Background: Rapid diagnosis of Plasmodium falciparum infections is important because of the potentially fatal complications. SDFK90 is a recently marketed malaria rapid diagnostic test (RDT) targeting both histidine-rich protein 2 (PfHRP2) and P. falciparum-specific Plasmodium lactate dehydrogenase (Pf-pLDH). The present study evaluated its diagnostic accuracy.
Methods: SDFK90 was tested against a panel of stored whole blood samples (n= 591) obtained from international travellers suspected of malaria, including the four human Plasmodium species and Plasmodium negative samples. Microscopy was used as a reference method, corrected by PCR for species diagnosis. In addition, SDFK90 was challenged against 59 P. falciparum samples with parasite density ≥4% to assess the prozone effect (no or weak visible line on initial testing and a higher intensity upon 10-fold dilution).
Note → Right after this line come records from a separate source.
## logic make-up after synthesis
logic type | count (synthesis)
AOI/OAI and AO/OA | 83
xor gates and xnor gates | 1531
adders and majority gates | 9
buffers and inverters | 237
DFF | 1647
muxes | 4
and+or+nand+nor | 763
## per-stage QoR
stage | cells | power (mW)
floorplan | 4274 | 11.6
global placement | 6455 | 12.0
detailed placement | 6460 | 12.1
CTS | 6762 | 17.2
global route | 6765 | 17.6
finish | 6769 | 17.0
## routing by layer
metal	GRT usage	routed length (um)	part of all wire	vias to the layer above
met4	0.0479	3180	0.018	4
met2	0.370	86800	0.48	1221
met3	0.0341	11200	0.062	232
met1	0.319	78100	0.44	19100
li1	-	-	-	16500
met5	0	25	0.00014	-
<file path="src/rtl/wsp_pkg.sv">
package wsp_pkg;

   // default depth of the token queue between front and back
   localparam int unsigned QUEUE_DEPTH = 4;

   localparam logic [7:0] CHAR_SPACE = 8'h20;
   localparam logic [7:0] CHAR_COMMA = 8'h2C;
   localparam logic [7:0] CHAR_DASH  = 8'h2D;
   localparam logic [7:0] CHAR_NUL   = 8'h00;

   localparam logic [6:0] MASK_ALL = 7'h7F;
   localparam logic [23:0] NAME_ALL = 24'h616C6C;
   localparam logic [2:0] NO_DAY = 3'd7;

   // three-letter names, first letter in the top byte, index is the weekday
   localparam logic [23:0] DAY_NAMES [7] = '{
      24'h73756E, // sun
      24'h6D6F6E, // mon
      24'h747565, // tue
      24'h776564, // wed
      24'h746875, // thu
      24'h667269, // fri
      24'h736174  // sat
   };

   // character class found by the front end
   typedef enum logic [2:0] {
      TK_LETTER,
      TK_SPACE,
      TK_COMMA,
      TK_DASH,
      TK_END,
      TK_OTHER
   } tok_kind_type;

   typedef struct packed {
      tok_kind_type kind;
      logic [7:0]   letter;
   } token_type;

   // weekday index of a name, NO_DAY if it is not a weekday
   function automatic logic [2:0] day_of(input logic [23:0] name);
      logic [2:0] idx;
      idx = NO_DAY;
      for (int i = 0; i < 7; i++) begin
         if (DAY_NAMES[i] == name) begin
            idx = 3'(i);
         end
      end
      return idx;
   endfunction

   // days from f up to t, wrapping past saturday when t is below f
   function automatic logic [6:0] range_mask(input logic [2:0] f, input logic [2:0] t);
      logic [6:0] up;
      logic [6:0] dn;
      up = MASK_ALL << f;
      dn = MASK_ALL >> (3'd6 - t);
      return (f <= t) ? (up & dn) : (up | dn);
   endfunction

endpackage

</file>
<file path="src/rtl/wsp_if.sv">
interface wsp_req_if;
   logic       valid;
   logic       ready;
   logic [7:0] ch;
   logic       is_end;

   modport source (output valid, output ch, output is_end, input ready);
   modport sink (input valid, input ch, input is_end, output ready);
endinterface

interface wsp_rsp_if;
   logic       valid;
   logic       ready;
   logic [6:0] days;
   logic       ok;

   modport source (output valid, output days, output ok, input ready);
   modport sink (input valid, input days, input ok, output ready);
endinterface

</file>
<file path="src/rtl/wsp_classify.sv">
module wsp_classify (
   wsp_req_if.sink            req_bus,
   input  logic               queue_full,
   output logic               push,
   output wsp_pkg::token_type push_token
);
   import wsp_pkg::*;

   logic [7:0] c;
   logic       upper;
   logic       lower_c;

   // take a beat whenever the queue has room
   assign req_bus.ready = !queue_full;
   assign push = req_bus.valid && !queue_full;

   assign c = req_bus.ch;
   assign upper = c inside {[8'h41:8'h5A]};
   assign lower_c = c inside {[8'h61:8'h7A]};

   // classify the character and fold upper case
   always_comb begin
      push_token.letter = upper ? (c | 8'h20) : c;
      if (req_bus.is_end || c == CHAR_NUL) begin
         push_token.kind = TK_END;
      end else if (upper || lower_c) begin
         push_token.kind = TK_LETTER;
      end else if (c == CHAR_SPACE) begin
         push_token.kind = TK_SPACE;
      end else if (c == CHAR_COMMA) begin
         push_token.kind = TK_COMMA;
      end else if (c == CHAR_DASH) begin
         push_token.kind = TK_DASH;
      end else begin
         push_token.kind = TK_OTHER;
      end
   end

endmodule

</file>
<file path="src/rtl/wsp_queue.sv">
module wsp_queue #(
   parameter int unsigned DEPTH = wsp_pkg::QUEUE_DEPTH
) (
   input  logic               clock,
   input  logic               reset,
   input  logic               push,
   input  wsp_pkg::token_type push_token,
   input  logic               pop,
   output logic               full,
   output logic               empty,
   output wsp_pkg::token_type head
);
   import wsp_pkg::*;

   localparam int unsigned PTR_W = (DEPTH > 1) ? $clog2(DEPTH) : 1;
   localparam int unsigned CNT_W = $clog2(DEPTH + 1);

   token_type slot_ff [DEPTH];
   logic [PTR_W-1:0] wr_ptr_ff, wr_ptr_in;
   logic [PTR_W-1:0] rd_ptr_ff, rd_ptr_in;
   logic [CNT_W-1:0] count_ff, count_in;

   assign full  = (count_ff == CNT_W'(DEPTH));
   assign empty = (count_ff == '0);
   assign head  = slot_ff[rd_ptr_ff];

   // pointer and fill count update
   always_comb begin
      wr_ptr_in = wr_ptr_ff;
      rd_ptr_in = rd_ptr_ff;
      count_in  = count_ff;
      if (push) begin
         wr_ptr_in = (wr_ptr_ff == PTR_W'(DEPTH - 1)) ? '0 : wr_ptr_ff + 1'b1;
      end
      if (pop) begin
         rd_ptr_in = (rd_ptr_ff == PTR_W'(DEPTH - 1)) ? '0 : rd_ptr_ff + 1'b1;
      end
      if (push && !pop) begin
         count_in = count_ff + 1'b1;
      end else if (pop && !push) begin
         count_in = count_ff - 1'b1;
      end
   end

   always_ff @(posedge clock) begin
      if (reset) begin
         wr_ptr_ff <= '0;
         rd_ptr_ff <= '0;
         count_ff  <= '0;
      end else begin
         wr_ptr_ff <= wr_ptr_in;
         rd_ptr_ff <= rd_ptr_in;
         count_ff  <= count_in;
      end
   end

   // token storage
   always_ff @(posedge clock) begin
      if (push) begin
         slot_ff[wr_ptr_ff] <= push_token;
      end
   end

endmodule

</file>
<file path="src/rtl/wsp_parse.sv">
module wsp_parse (
   input  logic               clock,
   input  logic               reset,
   input  logic               tok_valid,
   input  wsp_pkg::token_type tok,
   output logic               pop,
   wsp_rsp_if.source          rsp_bus
);
   import wsp_pkg::*;

   typedef enum logic [2:0] {
      ST_IDLE,
      ST_FIRST,
      ST_DASH,
      ST_SECOND,
      ST_FAIL
   } state_type;

   state_type   state_ff, state_in;
   logic [1:0]  count_ff, count_in;
   logic [23:0] first_ff, first_in;
   logic [23:0] second_ff, second_in;
   logic [6:0]  mask_ff, mask_in;
   logic        rsp_valid_ff, rsp_valid_in;
   logic [6:0]  rsp_mask_ff, rsp_mask_in;
   logic        rsp_ok_ff, rsp_ok_in;

   logic        out_free;
   logic        is_end;
   logic [23:0] to_name;
   logic [2:0]  from_day;
   logic [2:0]  to_day;
   logic        from_all;
   logic        term_good;
   logic [6:0]  term_mask;
   logic        full_name;

   assign out_free = !rsp_valid_ff || rsp_bus.ready;
   assign is_end   = (tok.kind == TK_END);
   assign pop      = tok_valid && (!is_end || out_free);
   assign full_name = (count_ff == 2'd3);

   // term closing: lookup of both names and the range mask
   assign to_name   = (state_ff == ST_SECOND) ? second_ff : first_ff;
   assign from_day  = day_of(first_ff);
   assign to_day    = day_of(to_name);
   assign from_all  = (first_ff == NAME_ALL);
   assign term_good = from_all || (from_day != NO_DAY && to_day != NO_DAY);
   assign term_mask = from_all ? MASK_ALL : (mask_ff | range_mask(from_day, to_day));

   // parser next state
   always_comb begin
      state_in     = state_ff;
      count_in     = count_ff;
      first_in     = first_ff;
      second_in    = second_ff;
      mask_in      = mask_ff;
      rsp_valid_in = rsp_valid_ff && !rsp_bus.ready;
      rsp_mask_in  = rsp_mask_ff;
      rsp_ok_in    = rsp_ok_ff;

      if (pop) begin
         if (is_end) begin
            // end of string: emit the result beat and start over
            rsp_valid_in = 1'b1;
            rsp_ok_in    = full_name && (state_ff inside {ST_FIRST, ST_SECOND})
                           && term_good;
            rsp_mask_in  = rsp_ok_in ? term_mask : '0;
            state_in     = ST_IDLE;
            count_in     = '0;
            mask_in      = '0;
         end else begin
            case (state_ff)
               ST_IDLE, ST_DASH: begin
                  if (tok.kind == TK_LETTER) begin
                     count_in = 2'd1;
                     if (state_ff == ST_IDLE) begin
                        first_in = {first_ff[15:0], tok.letter};
                        state_in = ST_FIRST;
                     end else begin
                        second_in = {second_ff[15:0], tok.letter};
                        state_in  = ST_SECOND;
                     end
                  end else if (tok.kind != TK_SPACE) begin
                     state_in = ST_FAIL;
                  end
               end
               ST_FIRST, ST_SECOND: begin
                  if (tok.kind == TK_LETTER) begin
                     // letters past the third are dropped
                     if (!full_name) begin
                        count_in = count_ff + 2'd1;
                        if (state_ff == ST_FIRST) begin
                           first_in = {first_ff[15:0], tok.letter};
                        end else begin
                           second_in = {second_ff[15:0], tok.letter};
                        end
                     end
                  end else if (!full_name) begin
                     state_in = ST_FAIL;
                  end else if (tok.kind == TK_DASH && state_ff == ST_FIRST) begin
                     count_in = '0;
                     state_in = ST_DASH;
                  end else if (tok.kind == TK_COMMA) begin
                     if (term_good) begin
                        mask_in  = term_mask;
                        count_in = '0;
                        state_in = ST_IDLE;
                     end else begin
                        state_in = ST_FAIL;
                     end
                  end else if (tok.kind != TK_SPACE) begin
                     state_in = ST_FAIL;
                  end
               end
               ST_FAIL: begin
                  state_in = ST_FAIL;
               end
               default: begin
                  state_in = ST_FAIL;
               end
            endcase
         end
      end
   end

   always_ff @(posedge clock) begin
      if (reset) begin
         state_ff     <= ST_IDLE;
         count_ff     <= '0;
         mask_ff      <= '0;
         rsp_valid_ff <= 1'b0;
      end else begin
         state_ff     <= state_in;
         count_ff     <= count_in;
         mask_ff      <= mask_in;
         rsp_valid_ff <= rsp_valid_in;
      end
      first_ff    <= first_in;
      second_ff   <= second_in;
      rsp_mask_ff <= rsp_mask_in;
      rsp_ok_ff   <= rsp_ok_in;
   end

   assign rsp_bus.valid = rsp_valid_ff;
   assign rsp_bus.days  = rsp_mask_ff;
   assign rsp_bus.ok    = rsp_ok_ff;

endmodule

</file>
<file path="src/rtl/weekday_spec_parser.sv">
// result: when the parser pops the end token, the result beat is written
//    into the output register; tokens ahead of it in the queue are popped first
// throughput: one character per cycle while the queue has room
// a result waiting in the output register stalls only end-of-string tokens
// reset: synchronous, active high; clears parser state, queue and output valid
module weekday_spec_parser #(
   parameter int unsigned QueueDepth = wsp_pkg::QUEUE_DEPTH
) (
   input  logic       clock,
   input  logic       reset,
   wsp_req_if.sink    req_bus,
   wsp_rsp_if.source  rsp_bus
);
   import wsp_pkg::*;

   logic      push;
   token_type push_token;
   logic      pop;
   logic      queue_full;
   logic      queue_empty;
   token_type head;

   // front: classify characters into tokens
   wsp_classify u_classify (
      .req_bus    (req_bus),
      .queue_full (queue_full),
      .push       (push),
      .push_token (push_token)
   );

   // token queue between front and back
   wsp_queue #(
      .DEPTH (QueueDepth)
   ) u_queue (
      .clock      (clock),
      .reset      (reset),
      .push       (push),
      .push_token (push_token),
      .pop        (pop),
      .full       (queue_full),
      .empty      (queue_empty),
      .head       (head)
   );

   // back: parser state machine and result register
   wsp_parse u_parse (
      .clock     (clock),
      .reset     (reset),
      .tok_valid (!queue_empty),
      .tok       (head),
      .pop       (pop),
      .rsp_bus   (rsp_bus)
   );

endmodule
</file>
<file path="src/flat_wrapper.sv">
// flat-port wrapper written by rule: the top's interface ports become plain ports
module weekday_spec_parser_flat import wsp_pkg::*;
#(
   parameter int unsigned QueueDepth = wsp_pkg::QUEUE_DEPTH
)
  (clock, reset, req_bus_valid, req_bus_ch, req_bus_is_end, req_bus_ready, rsp_bus_valid, rsp_bus_days, rsp_bus_ok, rsp_bus_ready);
  wsp_req_if req_bus_i ();
  wsp_rsp_if rsp_bus_i ();
  input  logic clock;
  input  logic reset;
  input wire logic [$bits(req_bus_i.valid)-1:0] req_bus_valid;
  input wire logic [$bits(req_bus_i.ch)-1:0] req_bus_ch;
  input wire logic [$bits(req_bus_i.is_end)-1:0] req_bus_is_end;
  output wire logic [$bits(req_bus_i.ready)-1:0] req_bus_ready;
  output wire logic [$bits(rsp_bus_i.valid)-1:0] rsp_bus_valid;
  output wire logic [$bits(rsp_bus_i.days)-1:0] rsp_bus_days;
  output wire logic [$bits(rsp_bus_i.ok)-1:0] rsp_bus_ok;
  input wire logic [$bits(rsp_bus_i.ready)-1:0] rsp_bus_ready;
  assign req_bus_i.valid = req_bus_valid;
  assign req_bus_i.ch = req_bus_ch;
  assign req_bus_i.is_end = req_bus_is_end;
  assign req_bus_ready = req_bus_i.ready;
  assign rsp_bus_valid = rsp_bus_i.valid;
  assign rsp_bus_days = rsp_bus_i.days;
  assign rsp_bus_ok = rsp_bus_i.ok;
  assign rsp_bus_i.ready = rsp_bus_ready;
  weekday_spec_parser #(.QueueDepth(QueueDepth)) u_core (.clock(clock), .reset(reset), .req_bus(req_bus_i), .rsp_bus(rsp_bus_i));
endmodule
</file>
## config.mk

```make
export PLATFORM = sky130hd
export DESIGN_NAME = polygon_edge_clipper_core
export DESIGN_NICKNAME = d
export VERILOG_FILES = /design/src/hdl/pec_pkg.sv /design/src/hdl/pec_div.sv /design/src/hdl/pec_dpath.sv /design/src/hdl/pec_ctrl.sv /design/src/hdl/polygon_edge_clipper_core.sv
export VERILOG_INCLUDE_DIRS = /design/src /design/src/hdl
export SDC_FILE = /design/constraint.sdc
export NUM_CORES = 2
export LEC_CHECK = 0
export BUFFER_PORTS_ARGS = -buffer_cell sky130_fd_sc_hd__buf_2
export CAP_MARGIN = 20
export CORE_ASPECT_RATIO = 1.4
export CORE_UTILIZATION = 56
export DETAILED_ROUTE_END_ITERATION = 7
export GPL_TIMING_DRIVEN = 0
export PLACE_DENSITY = 0.74
export SETUP_SLACK_MARGIN = 0.5
export SKIP_LAST_GASP = 1
export SLEW_MARGIN = 0
export SYNTH_ARGS = -nofsm -noshare
export SYNTH_HDL_FRONTEND = slang
export SYNTH_SLANG_ARGS = --single-unit
export TNS_END_PERCENT = 1
```

## constraint.sdc

```tcl
create_clock -name clock -period 12.6 [get_ports clock]
set_input_delay 0 -clock clock [delete_from_list [all_inputs] [get_ports clock]]
set_output_delay 0 -clock clock [all_outputs]
set_load 0.005 [all_outputs]
```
Results: Overall sensitivity for the detection of P. falciparum was 98.5% and reached 99.3% at parasite densities >100/μl. There were significantly more PfHRP2 lines visible compared to Pf-pLDH (97.3% vs 86.9%), which was mainly absent at parasite densities <100/μl. Specificity of SDFK90 was 98.8%. No lot-to-lot variability was observed (p = 1.00) and test results were reproducible. A prozone effect was seen for the PfHRP2 line in 14/59 (23.7%) P. falciparum samples tested, but not for the Pf-pLDH line. Few minor shortcomings were observed in the kit's packaging and information insert.
Conclusions: SDFK90 performed excellent for P. falciparum diagnosis. The combination of PfHRP2 and Pf-pLDH ensures a low detection threshold and counters potential problems of PfHRP2 detection such as gene deletions and the prozone effect.